Ponte Milvio è entrato recentemente nelle cronache grazie ai «lucchetti dell’amore», che sono diventati anche protagonisti di film per teenager e video musicali. Così il quartiere storico capitolino punta tutto sui giovani, e non solo con i celebri lucchetti, ma anche con la cultura. Ieri, infatti, alla Torretta Valadier di Ponte Milvio si è inaugurata la mostra fotografica di Francesco De Marzio, «Giro del mondo in tanti giorni». Il titolo della mostra, che dopo Roma andrà ad Amburgo e Berlino, è già tutto un programma e rivendica il diritto di non correre davanti alle meraviglie (e alle contraddizioni) del mondo, dei Paesi lontani, ma anzi bisogna fermarsi di fronte a esse, e prendere tempo per mettere a fuoco tutto ciò che merita di essere assaporato con calma. Secondo De Marzio, dunque, la fretta ci impedisce di guardare le cose come sono, e la messa a fuoco rappresenta quindi la volontà di fermare il tempo per comprendere e vedere ciò che accade intorno a noi.

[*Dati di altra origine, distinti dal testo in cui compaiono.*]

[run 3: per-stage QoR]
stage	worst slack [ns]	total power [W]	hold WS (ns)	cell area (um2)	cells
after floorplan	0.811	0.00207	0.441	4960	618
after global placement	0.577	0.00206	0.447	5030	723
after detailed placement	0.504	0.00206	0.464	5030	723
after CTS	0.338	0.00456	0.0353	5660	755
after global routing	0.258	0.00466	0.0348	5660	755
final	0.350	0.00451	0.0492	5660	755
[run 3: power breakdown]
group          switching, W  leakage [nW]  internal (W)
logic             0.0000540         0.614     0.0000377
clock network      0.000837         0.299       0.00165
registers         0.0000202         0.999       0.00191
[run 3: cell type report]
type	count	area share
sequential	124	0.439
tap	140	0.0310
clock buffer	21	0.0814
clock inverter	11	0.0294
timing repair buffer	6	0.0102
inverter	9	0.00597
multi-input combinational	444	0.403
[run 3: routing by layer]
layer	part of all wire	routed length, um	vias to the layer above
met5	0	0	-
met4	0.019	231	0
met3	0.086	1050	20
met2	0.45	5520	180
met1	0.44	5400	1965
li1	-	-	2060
## config.mk

```make
export PLATFORM = sky130hd
export DESIGN_NAME = drive_cmd_arbiter
export DESIGN_NICKNAME = d
export VERILOG_FILES = /design/src/rtl/drive_arb_pkg.sv /design/src/rtl/arb_timer.sv /design/src/rtl/drive_cmd_arbiter.sv
export SDC_FILE = /design/constraint.sdc
export NUM_CORES = 1
export LEC_CHECK = 0
export ABC_AREA = 1
export BUFFER_PORTS_ARGS = -buffer_cell sky130_fd_sc_hd__buf_2
export CAP_MARGIN = 15
export CORE_MARGIN = 2
export CORE_UTILIZATION = 25
export CTS_CLUSTER_SIZE = 24
export DETAILED_ROUTE_END_ITERATION = 8
export GPL_ROUTABILITY_DRIVEN = 0
export PLACE_DENSITY = 0.4
export SLEW_MARGIN = 15
export SYNTH_ARGS = -nofsm -noshare
export SYNTH_HDL_FRONTEND = slang
export SYNTH_SLANG_ARGS = --single-unit
```

## constraint.sdc

```tcl
create_clock -name clk_50 -period 2.1 [get_ports clk_50]
set_input_delay 0.21 -clock clk_50 [delete_from_list [all_inputs] [get_ports clk_50]]
set_output_delay 0.21 -clock clk_50 [all_outputs]
set_load 0.02 [all_outputs]
```

## src/rtl/drive_arb_pkg.sv

```systemverilog
`default_nettype none
// ============================================================================
//  Module   : drive_arb_pkg
//  Purpose  : Command, source, mode and FSM-state encodings shared by the
//             drive command arbiter and its helpers.
//  Revision : 1.0
// ============================================================================
package drive_arb_pkg;

    typedef enum logic [2:0] {
        CMD_STOP  = 3'd0,
        CMD_FWD   = 3'd1,
        CMD_LEFT  = 3'd2,
        CMD_RIGHT = 3'd3,
        CMD_REV   = 3'd4
    } cmd_t;

    typedef enum logic [1:0] {
        SRC_NONE = 2'd0,
        SRC_MIC  = 2'd1,
        SRC_IR   = 2'd2,
        SRC_VIS  = 2'd3
    } src_t;

    typedef enum logic [1:0] {
        MODE_IDLE   = 2'd0,
        MODE_MANUAL = 2'd1,
        MODE_TRACK  = 2'd2,
        MODE_ESTOP  = 2'd3
    } mode_t;

    typedef enum logic [1:0] {
        S_IDLE = 2'd0,
        S_SEND = 2'd1,
        S_HOLD = 2'd2
    } state_t;

    localparam logic [2:0] c_cmd_max = 3'd4;

    // Reserved IR codes are treated as STOP so a corrupted remote cannot drive.
    function automatic cmd_t ir_to_cmd(input logic [2:0] code);
        if (code <= c_cmd_max) begin
            return cmd_t'(code);
        end
        return CMD_STOP;
    endfunction

    function automatic cmd_t vis_to_cmd(input logic [1:0] dir);
        case (dir)
            2'b00:   return CMD_FWD;
            2'b01:   return CMD_LEFT;
            2'b10:   return CMD_RIGHT;
            default: return CMD_STOP;
        endcase
    endfunction

    function automatic mode_t src_to_mode(input src_t src);
        case (src)
            SRC_MIC: return MODE_ESTOP;
            SRC_IR:  return MODE_MANUAL;
            SRC_VIS: return MODE_TRACK;
            default: return MODE_IDLE;
        endcase
    endfunction

endpackage
`default_nettype wire

```

## src/rtl/arb_timer.sv

```systemverilog
`default_nettype none
// ============================================================================
//  Module   : arb_timer
//  Purpose  : Loadable down-counter that saturates at zero, with zero flag.
//  Revision : 1.0
// ============================================================================
module arb_timer #(
    parameter int unsigned WIDTH = 8
) (
    input  logic             clk,
    input  logic             rst,
    input  logic             i_load,
    input  logic [WIDTH-1:0] i_load_val,
    input  logic             i_dec,
    output logic             o_zero
);

    logic [WIDTH-1:0] r_count;

    always_ff @(posedge clk) begin
        if (rst) begin
            r_count <= '0;
        end else if (i_load) begin
            r_count <= i_load_val;
        end else if (i_dec && (r_count != '0)) begin
            r_count <= r_count - WIDTH'(1);
        end
    end

    assign o_zero = (r_count == '0);

endmodule
`default_nettype wire

```

## src/rtl/drive_cmd_arbiter.sv

```systemverilog
`default_nettype none
// ============================================================================
//  Module   : drive_cmd_arbiter
//  Purpose  : Arbitrates MIC / IR / vision drive requests into a rate-limited
//             valid/ready command stream. Define DRIVE_ARB_MIC_STOP_EN to
//             enable the microphone emergency-stop path.
//  Revision : 1.0
// ============================================================================
module drive_cmd_arbiter
    import drive_arb_pkg::*;
#(
    parameter int unsigned HOLD_CYCLES    = 5000000,
    parameter int unsigned TIMEOUT_CYCLES = 25000000,
    parameter int unsigned MIC_THRESH     = 12
) (
    input  logic       clk_50,
    input  logic       resend,
    input  logic       ir_valid,
    input  logic [2:0] ir_cmd,
    input  logic [1:0] vis_dir,
    input  logic       vis_detected,
    input  logic [3:0] mic_level,
    output logic       cmd_valid,
    input  logic       cmd_ready,
    output logic [2:0] cmd_data,
    output logic [1:0] cmd_src,
    output logic [1:0] mode
);

    localparam int unsigned c_hold_w = (HOLD_CYCLES > 0) ? $clog2(HOLD_CYCLES + 1) : 1;
    localparam int unsigned c_win_w  = (TIMEOUT_CYCLES > 0) ? $clog2(TIMEOUT_CYCLES + 1) : 1;
    localparam logic [c_hold_w-1:0] c_hold_load = c_hold_w'(HOLD_CYCLES);
    localparam logic [c_win_w-1:0]  c_win_load  = c_win_w'(TIMEOUT_CYCLES);

    logic   w_mic_stop;
    logic   w_win_open;
    logic   w_win_zero;
    logic   w_hold_zero;
    logic   w_cand_new;
    logic   w_load_pend;
    logic   w_transfer;
    cmd_t   w_cand_data;
    src_t   w_cand_src;
    state_t r_state;
    state_t w_state_next;
    cmd_t   r_ir_cmd;
    cmd_t   r_pend_data;
    src_t   r_pend_src;
    cmd_t   r_last_data;
    src_t   r_last_src;

`ifdef DRIVE_ARB_MIC_STOP_EN
    assign w_mic_stop = (32'(mic_level) >= MIC_THRESH);
`else
    logic w_unused_mic;
    assign w_unused_mic = ^{mic_level, MIC_THRESH};
    assign w_mic_stop   = 1'b0;
`endif

    // An IR pulse during an emergency stop closes the window instead of opening it.
    arb_timer #(
        .WIDTH (c_win_w)
    ) u_win_timer (
        .clk        (clk_50),
        .rst        (resend),
        .i_load     (ir_valid),
        .i_load_val (w_mic_stop ? '0 : c_win_load),
        .i_dec      (1'b1),
        .o_zero     (w_win_zero)
    );

    arb_timer #(
        .WIDTH (c_hold_w)
    ) u_hold_timer (
        .clk        (clk_50),
        .rst        (resend),
        .i_load     (w_transfer),
        .i_load_val (c_hold_load),
        .i_dec      (r_state == S_HOLD),
        .o_zero     (w_hold_zero)
    );

    assign w_win_open = !w_win_zero;

    always_ff @(posedge clk_50) begin
        if (resend) begin
            r_ir_cmd <= CMD_STOP;
        end else if (ir_valid && !w_mic_stop) begin
            r_ir_cmd <= ir_to_cmd(ir_cmd);
        end
    end

    always_comb begin
        w_cand_data = CMD_STOP;
        w_cand_src  = SRC_NONE;
        if (w_mic_stop) begin
            w_cand_src = SRC_MIC;
        end else if (w_win_open) begin
            w_cand_data = r_ir_cmd;
            w_cand_src  = SRC_IR;
        end else if (vis_detected) begin
            w_cand_data = vis_to_cmd(vis_dir);
            w_cand_src  = SRC_VIS;
        end
    end

    assign w_cand_new = (w_cand_data != r_last_data) || (w_cand_src != r_last_src);

    always_ff @(posedge clk_50) begin
        if (resend) begin
            r_state <= S_IDLE;
        end else begin
            r_state <= w_state_next;
        end
    end

    always_comb begin
        w_state_next = r_state;
        w_load_pend  = 1'b0;
        w_transfer   = 1'b0;
        case (r_state)
            S_IDLE: begin
                if (w_cand_new) begin
                    w_state_next = S_SEND;
                    w_load_pend  = 1'b1;
                end
            end
            S_SEND: begin
                if (cmd_ready) begin
                    w_state_next = S_HOLD;
                    w_transfer   = 1'b1;
                end
            end
            S_HOLD: begin
                // Only an emergency stop may cut the rate-limit hold short.
                if (w_mic_stop && w_cand_new) begin
                    w_state_next = S_SEND;
                    w_load_pend  = 1'b1;
                end else if (w_hold_zero) begin
                    w_state_next = S_IDLE;
                end
            end
            default: begin
                w_state_next = S_IDLE;
            end
        endcase
    end

    always_ff @(posedge clk_50) begin
        if (resend) begin
            r_pend_data <= CMD_STOP;
            r_pend_src  <= SRC_NONE;
            r_last_data <= CMD_STOP;
            r_last_src  <= SRC_NONE;
        end else begin
            if (w_load_pend) begin
                r_pend_data <= w_cand_data;
                r_pend_src  <= w_cand_src;
            end
            if (w_transfer) begin
                r_last_data <= r_pend_data;
                r_last_src  <= r_pend_src;
            end
        end
    end

    assign cmd_valid = (r_state == S_SEND);
    assign cmd_data  = r_pend_data;
    assign cmd_src   = r_pend_src;
    assign mode      = resend ? MODE_IDLE : src_to_mode(w_cand_src);

endmodule
`default_nettype wire
```

==> impl_metrics.toml <==
[run_status]
outcome = "finished, final reports clean"

[power_and_ir_drop]
clockPowerShare_pct = 36.1
p_leak_uw = 0.001925
powerDensity_nw_per_um2 = 903.3
internal_power_uw = 2593
p_comb_share_pct = 27.2
vdd_drop_max_mv = 0.4053
sequentialPowerShare_pct = 36.6
netSwitchingPower_uw = 1280
swShare_pct = 33.05

[timing]
max_freq_ghz = 0.5042
setup_viol = 0
holdWs_ps = 101.1
finalHoldViolations = 0
rsz0062_at_grt = "true"
slew_violations = 0
fin_ws_ps = 116.5
post-route-period-util_pct = 94.45
worst_clock_skew_ps = 10.74
max_slew.worst_pin.slew_ps = 615.0
relSlewSlack_pct = 58.62
period_needed_ps = 1983

[final_layout]
antenna_cells = 0
nets = 579
postLayoutCoreUtil_pct = 32.12
areaGrowthSynthToFinish_pct = 24.03
drive_gt1_share_pct = 18.41
fillers = 1511

[logic_synthesis]
yosysWarnings = 0
yosysUniqueCellTypes = 36
synth_edf_count = 0
ys_seq_area_share_pct = 36.48
synthCells = 516
ys.flop_type = "dfxtp_1"
synth.avg_cell_area_um2 = 6.700
syn_nets = 534
synth_area_um2 = 3457
postSynth.asyncResetShare_pct = 0
ys_ff_latch = 63

[setup_path]
path_max_fanout = 4
cp_slowest_cell = "dfxtp_2"
crit_family = "simple AND/OR/NAND/NOR gates"
required_ps = 1890
cp_slowest_stage_delay_ps = 330
path_buf_inv = 5
cp.arrival_ps = 1770
path_class = "flop to output pin"
end_kind = "output pin"
crit_chain = "inv_2 -> ha_4 -> inv_2 -> nor2_1 -> nand2_1 -> nor2_4 -> nand3_4 -> buf_6 -> nand2_1 -> inv_1 -> buf_2"
start_kind = "flop"

[clocking]
clkTransAtPathRegs_ps = 50
cts.sinks = 63
cts_tree = "done"
numCtsBuffers = 9
insertion_delay_ps = 330
cts_max_level = 3
clockBufferDepth = 2
cts-root-buf = "clkbuf_16"

[die]
dieArea_um2 = 14790
rows = 42
start_util_pct = 25.90
dieWidth_um = 121.6
die_y_um = 121.6
fp.coreArea_um2 = 13350
io_pins = 22

[hold_path]
min_path_type = "input pin to flop"

[routing]
drt_iter0_drc = 190
drtPass1Iterations = 4
via_per_inst = 4.517
ant_nets = 0
routedWlPerCell_um = 12.41
drc = 0
vias = 3347
wl_mm = 9.193

[placement]
preCtsSetupSlack_ps = 122.3
portBuffers = 17
dp_hpwl_mm = 7.091

[grt]
antenna_found_initial = 0
grt_pass1_wl_mm = 15.52
grt_pass1_vias = 3154
grt_max_degree = 16
gr-usage-all-layers_pct = 13.55
overflow = 0

[flow_run]
maxCapViolCount = 0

Così il fotografo è partito da Roma, e passando per Copenaghen, ha fatto la traversata della Russia in treno, fino in Mongolia e da lì a Pechino; dopo aver visitato l’Alaska e gli Stati Uniti è tornato in Europa. In questo grande viaggio ha sempre avuto accanto la sua «compagna e complice», la macchina fotografica che gli ha permesso di comporre questo racconto globale attraverso centinaia di scatti fatti «in tanti giorni». Oltre alle fotografie saranno in mostra anche le lettere che Francesco De Marzio ha scritto agli amici e ha ricevuto da loro nel corso del viaggio. «Questa è la prima di numerose mostre che ospiteremo alla Torretta Valadier - dice Dario Antoniozzi, vicepresidente vicario del Municipio XX -. Invitiamo tutti dunque a sottoporci proposte per i prossimi appuntamenti che contempleranno la visione di opere scultoree, pittoriche e altro ancora per far sì che Ponte Milvio e tutto il Municipio XX possa essere conosciuto e frequentato ancora di più e non solo per il fenomeno dei lucchetti dell’amore».